Kütahya'nın Pınarları Akışır'ın öyküsü
“Büyük dayım Vehbi Bey ve babası Şükrü Efendi, Kadıyoranlar lakâbı ile anılan Kütahya’nın tanınmış ailelerinden birine mensuptur. Ailenin hâli vakti oldukça yerindedir. Olayın geçtiği günlerde baba oğul manifaturacılık yapmaktadırlar. Şükrü Dede’min, Vehbi Dayı’mdan başka iki çocuğu vardır. Biri 1895-1968 yılları arasında yaşamış olan anneannem Azime Akgün, diğeri de 1885-1960 yılları arasında yaşamış olan Milli Emlak Memurluğu'ndan emekli Haşim Altınbaş’tı. Anneannem Azime Hanım, Vehbi Dayı’m öldürüldüğünde altı yaşında imiş. Bu durumda olay 1901 yılında meydana geliyor. Vehbi Dayı’m da öldürüldüğünde 21 yaşındadır. Bu durumda dayımın doğum tarihi 1880 yılına denk düşüyor. Olayın adlî yönünü ise Kütahya Adliyesi’nde çıkan yangında evrakların yanmasından dolayısı araştıramadık.” Türkünün hikâyesini Gülsen Kılavuz şöyle anlatır:
“Olay günü Vehbi Dayı’m, dükkânlarından veresiye kumaş satın alıp uzunca bir süre borcunu ödemeyen müşterilerinden "Deli Düve" takma adı ile anılan hafif meşrep bir kadının Gazişeyh Mahallesi’ndeki evine alacak istemeye gitmiş. Bu sırada kadının dostu olan ( Asalılar ) sülalesine mensup Ahmet Bey de evde imiş.

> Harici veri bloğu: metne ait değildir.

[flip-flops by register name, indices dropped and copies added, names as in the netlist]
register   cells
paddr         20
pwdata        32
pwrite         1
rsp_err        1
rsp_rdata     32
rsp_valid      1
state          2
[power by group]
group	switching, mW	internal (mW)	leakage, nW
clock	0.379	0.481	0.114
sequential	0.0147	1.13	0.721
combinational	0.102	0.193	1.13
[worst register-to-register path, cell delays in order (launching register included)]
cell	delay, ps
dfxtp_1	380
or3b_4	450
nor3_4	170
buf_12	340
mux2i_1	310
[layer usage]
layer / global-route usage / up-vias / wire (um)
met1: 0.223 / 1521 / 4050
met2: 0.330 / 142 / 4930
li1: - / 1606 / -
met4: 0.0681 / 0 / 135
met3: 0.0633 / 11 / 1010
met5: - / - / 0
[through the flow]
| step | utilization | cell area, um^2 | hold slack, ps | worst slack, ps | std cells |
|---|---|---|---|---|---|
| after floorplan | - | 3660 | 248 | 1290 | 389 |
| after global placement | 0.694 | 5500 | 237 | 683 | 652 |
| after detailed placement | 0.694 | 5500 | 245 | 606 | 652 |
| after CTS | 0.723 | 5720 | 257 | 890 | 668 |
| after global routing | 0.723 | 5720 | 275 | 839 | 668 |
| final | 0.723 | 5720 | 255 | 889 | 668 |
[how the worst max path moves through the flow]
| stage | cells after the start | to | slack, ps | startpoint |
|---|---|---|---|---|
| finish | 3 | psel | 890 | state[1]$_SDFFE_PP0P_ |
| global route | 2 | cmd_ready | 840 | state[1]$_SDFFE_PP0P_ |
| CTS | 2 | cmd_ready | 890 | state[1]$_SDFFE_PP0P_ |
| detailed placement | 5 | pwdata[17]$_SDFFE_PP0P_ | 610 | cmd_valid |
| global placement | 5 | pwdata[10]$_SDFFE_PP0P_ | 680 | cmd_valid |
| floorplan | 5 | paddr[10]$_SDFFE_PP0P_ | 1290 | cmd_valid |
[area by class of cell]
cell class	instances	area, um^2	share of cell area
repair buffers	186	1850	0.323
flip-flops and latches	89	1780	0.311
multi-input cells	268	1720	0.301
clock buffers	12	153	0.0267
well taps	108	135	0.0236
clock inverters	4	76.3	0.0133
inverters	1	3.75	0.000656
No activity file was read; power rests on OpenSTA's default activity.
<file path="src/rtl/poly_tone_engine_pkg.sv">
// Shared constants, prefix FSM states and note tables for the polyphonic tone engine.
package piano_pkg;

    localparam logic [7:0]  SCAN_F0   = 8'hF0;
    localparam logic [7:0]  SCAN_E0   = 8'hE0;
    localparam int unsigned NUM_NOTES = 8;
    localparam logic [3:0]  NOTE_NONE = 4'd15;

    typedef enum logic [1:0] {
        ST_IDLE,
        ST_BRK,
        ST_EXT,
        ST_EXT_BRK
    } prefix_state_t;

    // Home-row scan codes mapped to the C4..C5 scale; anything else is silent.
    function automatic logic [3:0] scan_to_note(input logic [7:0] code);
        logic [3:0] note;
        case (code)
            8'h1C:   note = 4'd0;
            8'h1B:   note = 4'd1;
            8'h23:   note = 4'd2;
            8'h2B:   note = 4'd3;
            8'h34:   note = 4'd4;
            8'h33:   note = 4'd5;
            8'h3B:   note = 4'd6;
            8'h42:   note = 4'd7;
            default: note = NOTE_NONE;
        endcase
        return note;
    endfunction

    // Note frequencies in centi-Hz.
    function automatic int unsigned note_freq_chz(input logic [3:0] note);
        int unsigned f;
        case (note)
            4'd0:    f = 26163;
            4'd1:    f = 29366;
            4'd2:    f = 32963;
            4'd3:    f = 34923;
            4'd4:    f = 39200;
            4'd5:    f = 44000;
            4'd6:    f = 49388;
            4'd7:    f = 52325;
            default: f = 26163;
        endcase
        return f;
    endfunction

    // Rounded half-period in clock cycles: clk_hz*100/(2*f_chz).
    function automatic int unsigned half_period(input logic [3:0] note, input int unsigned clk_hz);
        logic [63:0] f;
        logic [63:0] num;
        f   = 64'(note_freq_chz(note));
        num = 64'(clk_hz) * 64'd50 + (f >> 1);
        return 32'(num / f);
    endfunction

endpackage

</file>
<file path="src/rtl/poly_tone_engine_if.sv">
// Scan-code byte stream from the PS/2 receiver: one-cycle valid strobe plus byte.
interface poly_tone_engine_if;

    logic       iValid;
    logic [7:0] iData;

    modport master (output iValid, output iData);
    modport slave  (input  iValid, input  iData);

endinterface

</file>
<file path="src/rtl/poly_tone_engine_voice.sv">
// Single square-wave voice: loadable half-period counter with a toggling level.
module tone_voice
    import piano_pkg::*;
#(
    parameter int unsigned DIV_W = 13
) (
    input  logic             i_clk,
    input  logic             i_rst,
    input  logic             i_load,
    input  logic             i_clear,
    input  logic [3:0]       i_note,
    input  logic [DIV_W-1:0] i_half,
    output logic             o_active,
    output logic             o_level,
    output logic [3:0]       o_note
);

    logic [DIV_W-1:0] r_cnt;
    logic [DIV_W-1:0] r_half;
    logic             r_active;
    logic             r_level;
    logic [3:0]       r_note;
    logic             w_wrap;

    assign w_wrap = (r_cnt == r_half - DIV_W'(1));

    // Load wins over clear and over a wrap on the same edge; clear forces the level low at once.
    always_ff @(posedge i_clk or posedge i_rst) begin
        if (i_rst) begin
            r_cnt    <= '0;
            r_half   <= '0;
            r_active <= 1'b0;
            r_level  <= 1'b0;
            r_note   <= NOTE_NONE;
        end else if (i_load) begin
            r_cnt    <= '0;
            r_half   <= i_half;
            r_active <= 1'b1;
            r_level  <= 1'b0;
            r_note   <= i_note;
        end else if (i_clear) begin
            r_cnt    <= '0;
            r_active <= 1'b0;
            r_level  <= 1'b0;
        end else if (r_active) begin
            if (w_wrap) begin
                r_cnt   <= '0;
                r_level <= ~r_level;
            end else begin
                r_cnt <= r_cnt + DIV_W'(1);
            end
        end
    end

    assign o_active = r_active;
    assign o_level  = r_level;
    assign o_note   = r_note;

endmodule

</file>
<file path="src/rtl/poly_tone_engine.sv">
// Polyphonic buzzer engine: PS/2 make/break decode, voice allocation and PWM mixing.
module poly_tone_engine
    import piano_pkg::*;
#(
    parameter int unsigned NUM_VOICES = 4,
    parameter int unsigned CLK_HZ     = 1000000,
    parameter int unsigned DIV_W      = 13
) (
    input  logic                  iClk,
    input  logic                  iReset,
    poly_tone_engine_if.slave     scan,
    input  logic                  iMute,
    output logic                  oPWM,
    output logic [NUM_VOICES-1:0] oActive,
    output logic [3:0]            oLastNote
);

    localparam int unsigned IW = (NUM_VOICES > 1) ? $clog2(NUM_VOICES) : 1;
    localparam int unsigned CW = $clog2(NUM_VOICES + 1);

    prefix_state_t r_state;
    prefix_state_t w_state_nxt;
    logic          w_make;
    logic          w_break;

    logic [3:0]            w_note;
    logic                  w_known;
    logic [DIV_W-1:0]      w_half;
    logic [DIV_W-1:0]      w_half_tab [NUM_NOTES];
    logic [NUM_VOICES-1:0] w_active;
    logic [NUM_VOICES-1:0] w_level;
    logic [3:0]            w_vnote [NUM_VOICES];
    logic [NUM_VOICES-1:0] w_match;
    logic                  w_hit;
    logic                  w_free_found;
    logic [IW-1:0]         w_free_idx;
    logic                  w_do_make;
    logic [NUM_VOICES-1:0] w_load;
    logic [NUM_VOICES-1:0] w_clear;

    logic [IW-1:0] r_steal;
    logic [3:0]    r_last;
    logic [CW-1:0] r_car;
    logic [CW-1:0] w_sum;
    logic          r_pwm;

    // Half-period table built from constant calls so no divider is synthesised.
    for (genvar gn = 0; gn < NUM_NOTES; gn++) begin : g_half
        assign w_half_tab[gn] = DIV_W'(half_period(4'(gn), CLK_HZ));
    end

    assign w_note  = scan_to_note(scan.iData);
    assign w_known = (w_note != NOTE_NONE);
    assign w_half  = w_half_tab[w_note[2:0]];

    // Prefix FSM state register.
    always_ff @(posedge iClk or posedge iReset) begin
        if (iReset) r_state <= ST_IDLE;
        else        r_state <= w_state_nxt;
    end

    // Prefix FSM next state and make/break event decode.
    always_comb begin
        w_state_nxt = r_state;
        w_make      = 1'b0;
        w_break     = 1'b0;
        if (scan.iValid) begin
            case (r_state)
                ST_IDLE: begin
                    if (scan.iData == SCAN_F0)      w_state_nxt = ST_BRK;
                    else if (scan.iData == SCAN_E0) w_state_nxt = ST_EXT;
                    else                            w_make      = 1'b1;
                end
                ST_BRK: begin
                    w_break     = 1'b1;
                    w_state_nxt = ST_IDLE;
                end
                ST_EXT: begin
                    w_state_nxt = (scan.iData == SCAN_F0) ? ST_EXT_BRK : ST_IDLE;
                end
                ST_EXT_BRK: begin
                    w_state_nxt = ST_IDLE;
                end
                default: w_state_nxt = ST_IDLE;
            endcase
        end
    end

    // Voice allocation: repeat detection, lowest idle voice, else round-robin steal.
    always_comb begin
        w_match      = '0;
        w_free_found = 1'b0;
        w_free_idx   = '0;
        w_load       = '0;
        w_clear      = '0;
        for (int unsigned v = 0; v < NUM_VOICES; v++) begin
            w_match[v] = w_active[v] && (w_vnote[v] == w_note);
            if (!w_active[v] && !w_free_found) begin
                w_free_found = 1'b1;
                w_free_idx   = IW'(v);
            end
        end
        w_hit     = |w_match;
        w_do_make = w_make && w_known && !w_hit;
        if (w_do_make) begin
            if (w_free_found) w_load[w_free_idx] = 1'b1;
            else              w_load[r_steal]    = 1'b1;
        end
        if (w_break && w_known) w_clear = w_match;
    end

    // Steal pointer and last-note register.
    always_ff @(posedge iClk or posedge iReset) begin
        if (iReset) begin
            r_steal <= '0;
            r_last  <= NOTE_NONE;
        end else begin
            if (w_do_make && !w_free_found) begin
                r_steal <= (r_steal == IW'(NUM_VOICES - 1)) ? '0 : r_steal + IW'(1);
            end
            if (w_make && w_known) r_last <= w_note;
        end
    end

    for (genvar gv = 0; gv < NUM_VOICES; gv++) begin : g_voice
        tone_voice #(.DIV_W(DIV_W)) u_voice (
            .i_clk    (iClk),
            .i_rst    (iReset),
            .i_load   (w_load[gv]),
            .i_clear  (w_clear[gv]),
            .i_note   (w_note),
            .i_half   (w_half),
            .o_active (w_active[gv]),
            .o_level  (w_level[gv]),
            .o_note   (w_vnote[gv])
        );
    end

    // Count of voices currently driving high.
    always_comb begin
        w_sum = '0;
        for (int unsigned v = 0; v < NUM_VOICES; v++) begin
            w_sum = w_sum + CW'(w_active[v] & w_level[v]);
        end
    end

    // Time-division carrier and registered PWM output.
    always_ff @(posedge iClk or posedge iReset) begin
        if (iReset) begin
            r_car <= '0;
            r_pwm <= 1'b0;
        end else begin
            r_car <= (r_car == CW'(NUM_VOICES - 1)) ? '0 : r_car + CW'(1);
            r_pwm <= (r_car < w_sum) && !iMute;
        end
    end

    assign oPWM      = r_pwm;
    assign oActive   = w_active;
    assign oLastNote = r_last;

endmodule

</file>
<file path="src/flat_wrapper.sv">
// flat-port wrapper written by rule: the top's interface ports become plain ports
module poly_tone_engine_flat import piano_pkg::*;
#(
    parameter int unsigned NUM_VOICES = 4,
    parameter int unsigned CLK_HZ     = 1000000,
    parameter int unsigned DIV_W      = 13
)
  (iClk, iReset, iMute, oPWM, oActive, oLastNote, scan_iValid, scan_iData);
  poly_tone_engine_if scan_i ();
  input  logic iClk;
  input  logic iReset;
  input  logic iMute;
  output logic oPWM;
  output logic [NUM_VOICES-1:0] oActive;
  output logic [3:0] oLastNote;
  input wire logic [$bits(scan_i.iValid)-1:0] scan_iValid;
  input wire logic [$bits(scan_i.iData)-1:0] scan_iData;
  assign scan_i.iValid = scan_iValid;
  assign scan_i.iData = scan_iData;
  poly_tone_engine #(.NUM_VOICES(NUM_VOICES), .CLK_HZ(CLK_HZ), .DIV_W(DIV_W)) u_core (.iClk(iClk), .iReset(iReset), .scan(scan_i), .iMute(iMute), .oPWM(oPWM), .oActive(oActive), .oLastNote(oLastNote));
endmodule
</file>
`src/rtl/boot_pkg.sv`:
```
// -----------------------------------------------------------------------------
// boot_pkg
// Shared definitions for the boot sequencer: FSM state encoding, state width,
// byte-lane geometry of a 32-bit instruction word and small state-decode
// helpers used by boot_sequencer.
// -----------------------------------------------------------------------------
package boot_pkg;

  localparam int STATE_W = 3;

  // A 32-bit instruction word is built from four little-endian byte lanes.
  localparam int         LANE_W    = 8;
  localparam int         LANES     = 4;
  localparam int         WORD_W    = LANE_W * LANES;
  localparam logic [1:0] LAST_LANE = 2'd3;

  typedef enum logic [STATE_W-1:0] {
    S_IDLE    = 3'd0,
    S_HDR0    = 3'd1,
    S_HDR1    = 3'd2,
    S_LOAD    = 3'd3,
    S_CKSUM   = 3'd4,
    S_RELEASE = 3'd5,
    S_RUN     = 3'd6,
    S_ERROR   = 3'd7
  } state_t;

  // States in which a byte from the host link may be consumed.
  function automatic logic f_accepting(input state_t s);
    return (s == S_HDR0) || (s == S_HDR1) || (s == S_LOAD) || (s == S_CKSUM);
  endfunction

  // States that form a load in progress (start is ignored here).
  function automatic logic f_busy(input state_t s);
    return f_accepting(s) || (s == S_RELEASE);
  endfunction

endpackage

```
`src/rtl/boot_word_assembler.sv`:
```
// -----------------------------------------------------------------------------
// boot_word_assembler
// Collects little-endian bytes into 32-bit words. Byte j of a word lands in
// bits [8*j+:8]. When the fourth byte is taken, the completed word is
// presented for exactly one cycle on the following cycle.
//
// Ports:
//   clk, resetb   clock, asynchronous active-low reset
//   i_clear       restart at byte 0 (asserted on entry to header phase)
//   i_valid       a payload byte is accepted this cycle
//   i_byte        the payload byte
//   o_last_lane   the next accepted byte completes a word (byte index == 3)
//   o_word_valid  one-cycle pulse carrying a completed word
//   o_word        completed word, held until the next word completes
// -----------------------------------------------------------------------------
module boot_word_assembler
  import boot_pkg::*;
(
  input  logic              clk,
  input  logic              resetb,
  input  logic              i_clear,
  input  logic              i_valid,
  input  logic [LANE_W-1:0] i_byte,
  output logic              o_last_lane,
  output logic              o_word_valid,
  output logic [WORD_W-1:0] o_word
);

  logic [1:0]               r_idx;
  logic [WORD_W-LANE_W-1:0] r_lanes_p0;
  logic                     r_vld_p1;
  logic [WORD_W-1:0]        r_word_p1;

  assign o_last_lane  = (r_idx == LAST_LANE);
  assign o_word_valid = r_vld_p1;
  assign o_word       = r_word_p1;

  // p0: lanes 0..2 are parked; lane 3 goes straight into the p1 word register
  always_ff @(posedge clk or negedge resetb) begin
    if (!resetb) begin
      r_idx      <= '0;
      r_lanes_p0 <= '0;
      r_vld_p1   <= 1'b0;
      r_word_p1  <= '0;
    end else begin
      r_vld_p1 <= 1'b0;
      if (i_clear) begin
        r_idx <= '0;
      end else if (i_valid) begin
        r_idx <= r_idx + 2'd1;
        case (r_idx)
          2'd0:    r_lanes_p0[LANE_W-1:0]          <= i_byte;
          2'd1:    r_lanes_p0[2*LANE_W-1:LANE_W]   <= i_byte;
          2'd2:    r_lanes_p0[3*LANE_W-1:2*LANE_W] <= i_byte;
          default: begin
            // p1: completed word, valid for one cycle
            r_vld_p1  <= 1'b1;
            r_word_p1 <= {i_byte, r_lanes_p0};
          end
        endcase
      end
    end
  end

endmodule

```
`src/rtl/boot_sequencer.sv`:
```
// -----------------------------------------------------------------------------
// boot_sequencer
// Boot controller for the RV32I core. Holds the core in reset, receives a
// program image over a byte link (2-byte little-endian word count followed by
// 4*N little-endian payload bytes), writes each word into instruction memory
// and releases core reset RELEASE_CYCLES cycles after a successful load.
//
// Optional feature (macro BOOT_CHECKSUM_EN): one trailing checksum byte that
// must equal the XOR of all payload bytes; a mismatch ends in ERROR.
//
// Ports:
//   clk, resetb   clock, asynchronous active-low reset
//   start         one-cycle pulse to begin a (re)load (ignored while busy)
//   rx_valid      byte available on rx_data
//   rx_data       byte value
//   rx_ready      sequencer takes a byte this cycle when rx_valid is high
//   im_we         instruction memory write strobe (one cycle per word)
//   im_waddr      word address of the write
//   im_wdata      write data
//   core_resetb   active-low reset to core and mmu
//   busy          load in progress
//   done          image loaded, core running
//   error         load failed (bad count, timeout, checksum); core in reset
// -----------------------------------------------------------------------------
module boot_sequencer
  import boot_pkg::*;
#(
  parameter int IM_WORDS       = 1024,
  parameter int ADDR_W         = 10,
  parameter int RELEASE_CYCLES = 4,
  parameter int TIMEOUT_CYCLES = 65535
) (
  input  logic              clk,
  input  logic              resetb,
  input  logic              start,
  input  logic              rx_valid,
  input  logic [7:0]        rx_data,
  output logic              rx_ready,
  output logic              im_we,
  output logic [ADDR_W-1:0] im_waddr,
  output logic [31:0]       im_wdata,
  output logic              core_resetb,
  output logic              busy,
  output logic              done,
  output logic              error
);

  localparam int REL_W = (RELEASE_CYCLES > 1) ? $clog2(RELEASE_CYCLES) : 1;
  localparam int TO_W  = $clog2(TIMEOUT_CYCLES + 1);

  localparam logic [REL_W-1:0] REL_LAST  = REL_W'(RELEASE_CYCLES - 1);
  localparam logic [TO_W-1:0]  TO_LAST   = TO_W'(TIMEOUT_CYCLES - 1);
  localparam logic [16:0]      MAX_WORDS = 17'(IM_WORDS);

  state_t             r_state;
  state_t             w_state_nx;
  logic [7:0]         r_cnt_lo;
  logic [15:0]        r_count;
  logic [15:0]        r_widx;
  logic [ADDR_W-1:0]  r_waddr;
  logic [REL_W-1:0]   r_rel;
  logic [TO_W-1:0]    r_idle;
  logic               r_core_resetb;

  logic               w_accept;
  logic               w_load_byte;
  logic               w_last_lane;
  logic               w_word_done;
  logic               w_last_word;
  logic               w_timeout;
  logic               w_clear;
  logic               w_hdr_bad;
  logic [15:0]        w_hdr_count;
  logic               w_asm_vld;
  logic [31:0]        w_asm_word;
`ifdef BOOT_CHECKSUM_EN
  logic [7:0]         r_xor;
`endif

  assign rx_ready    = f_accepting(r_state);
  assign w_accept    = rx_valid & rx_ready;
  assign w_load_byte = w_accept && (r_state == S_LOAD);
  assign w_word_done = w_load_byte && w_last_lane;
  // r_count is at least 1 whenever LOAD is active, so count-1 cannot wrap.
  assign w_last_word = (r_widx == (r_count - 16'd1));
  assign w_hdr_count = {rx_data, r_cnt_lo};
  assign w_hdr_bad   = (w_hdr_count == 16'd0) || ({1'b0, w_hdr_count} > MAX_WORDS);
  // r_idle counts consecutive cycles without a byte in an accepting state;
  // the TIMEOUT_CYCLES-th such cycle aborts the load.
  assign w_timeout   = !w_accept && (r_idle == TO_LAST);
  // Every path into HDR0 restarts word assembly and the checksum.
  assign w_clear     = (w_state_nx == S_HDR0) && (r_state != S_HDR0);

  boot_word_assembler u_asm (
    .clk          (clk),
    .resetb       (resetb),
    .i_clear      (w_clear),
    .i_valid      (w_load_byte),
    .i_byte       (rx_data),
    .o_last_lane  (w_last_lane),
    .o_word_valid (w_asm_vld),
    .o_word       (w_asm_word)
  );

  assign im_we       = w_asm_vld;
  assign im_wdata    = w_asm_word;
  assign im_waddr    = r_waddr;
  assign core_resetb = r_core_resetb;

  always_ff @(posedge clk or negedge resetb) begin
    if (!resetb) begin
      r_state <= S_IDLE;
    end else begin
      r_state <= w_state_nx;
    end
  end

  always_comb begin
    w_state_nx = r_state;
    busy       = f_busy(r_state);
    done       = (r_state == S_RUN);
    error      = (r_state == S_ERROR);
    case (r_state)
      S_IDLE: begin
        if (start) w_state_nx = S_HDR0;
      end
      S_HDR0: begin
        if (w_accept)       w_state_nx = S_HDR1;
        else if (w_timeout) w_state_nx = S_ERROR;
      end
      S_HDR1: begin
        if (w_accept)       w_state_nx = w_hdr_bad ? S_ERROR : S_LOAD;
        else if (w_timeout) w_state_nx = S_ERROR;
      end
      S_LOAD: begin
        if (w_word_done && w_last_word) begin
`ifdef BOOT_CHECKSUM_EN
          w_state_nx = S_CKSUM;
`else
          w_state_nx = S_RELEASE;
`endif
        end else if (w_timeout) begin
          w_state_nx = S_ERROR;
        end
      end
      S_CKSUM: begin
`ifdef BOOT_CHECKSUM_EN
        if (w_accept)       w_state_nx = (rx_data == r_xor) ? S_RELEASE : S_ERROR;
        else if (w_timeout) w_state_nx = S_ERROR;
`else
        w_state_nx = S_ERROR;
`endif
      end
      S_RELEASE: begin
        if (r_rel == REL_LAST) w_state_nx = S_RUN;
      end
      S_RUN, S_ERROR: begin
        if (start) w_state_nx = S_HDR0;
      end
      default: w_state_nx = S_IDLE;
    endcase
  end

  always_ff @(posedge clk or negedge resetb) begin
    if (!resetb) begin
      r_cnt_lo      <= '0;
      r_count       <= '0;
      r_widx        <= '0;
      r_waddr       <= '0;
      r_rel         <= '0;
      r_idle        <= '0;
      r_core_resetb <= 1'b0;
    end else begin
      // Core reset follows the FSM: released on the edge into RUN, reasserted
      // on the same edge that a reload leaves RUN.
      r_core_resetb <= (w_state_nx == S_RUN);
      if ((r_state == S_HDR0) && w_accept) begin
        r_cnt_lo <= rx_data;
      end
      if ((r_state == S_HDR1) && w_accept) begin
        r_count <= w_hdr_count;
        r_widx  <= '0;
      end
      // The address is latched with the fourth byte so it lines up with the
      // assembler's write pulse one cycle later.
      if (w_word_done) begin
        r_waddr <= r_widx[ADDR_W-1:0];
        r_widx  <= r_widx + 16'd1;
      end
      r_rel  <= (r_state == S_RELEASE) ? r_rel + REL_W'(1) : '0;
      r_idle <= (!rx_ready || w_accept) ? '0 : r_idle + TO_W'(1);
    end
  end

`ifdef BOOT_CHECKSUM_EN
  always_ff @(posedge clk or negedge resetb) begin
    if (!resetb) begin
      r_xor <= '0;
    end else if (w_clear) begin
      r_xor <= '0;
    end else if (w_load_byte) begin
      r_xor <= r_xor ^ rx_data;
    end
  end
`endif

endmodule
```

Dayım, kadının evini bulmuş ve kapının tokmağını çalmış. Deli Düve, pencereden dışarıya bakıp içeride Ahmet Bey’in olduğunu, sonra dükkâna geleceğini söylemiş. Bu sırada ne olduğunu öğrenmek için dışarıya çıkan Ahmet Bey, kendinden daha genç ve yakışıklı olan Vehbi Dayı’mı görmüş. Dostu olan kadının onunla konuşmasını başka şekilde yorumlayıp, dayımla kavga etmeye başlamış. Ahmet Bey, kavganın sonunda Vehbi Dayı’mı bıçaklamış. Olay sırasında kırk yaşlarında olan Ahmet Bey’e çevreden yetişen birkaç kişi, bu gencin kadınla bir ilişkisi olmadığını söyleseler de bıçaklanmaya engel olamamışlar.
Vehbi Dayı’m sokakta can vermiş. Teyze oğlu olan Galip Aral bu durumu duyar duymaz koşup olay yerine gelmiş, ama iş işten çoktan geçmiş. Vehbi Dayı’m kan kaybından ölmüş. Galip Bey koşup acı haberi eve iletmiş. Bu acı haberi alan dayımın annesi, üzüntüsünden hızla kilo almaya başlamış ve kırk gün sonra beyin kanamasından ölmüş.”
Kaynak: UYGUN, Mehmet Nuri (Kasım 2014). "Kütahya'nın Pınarları (Vehbi) Türküsü ve Yaşanmış Öyküsü". Dumlupınar Üniversitesi Sosyal Bilimler Dergisi. s. 95.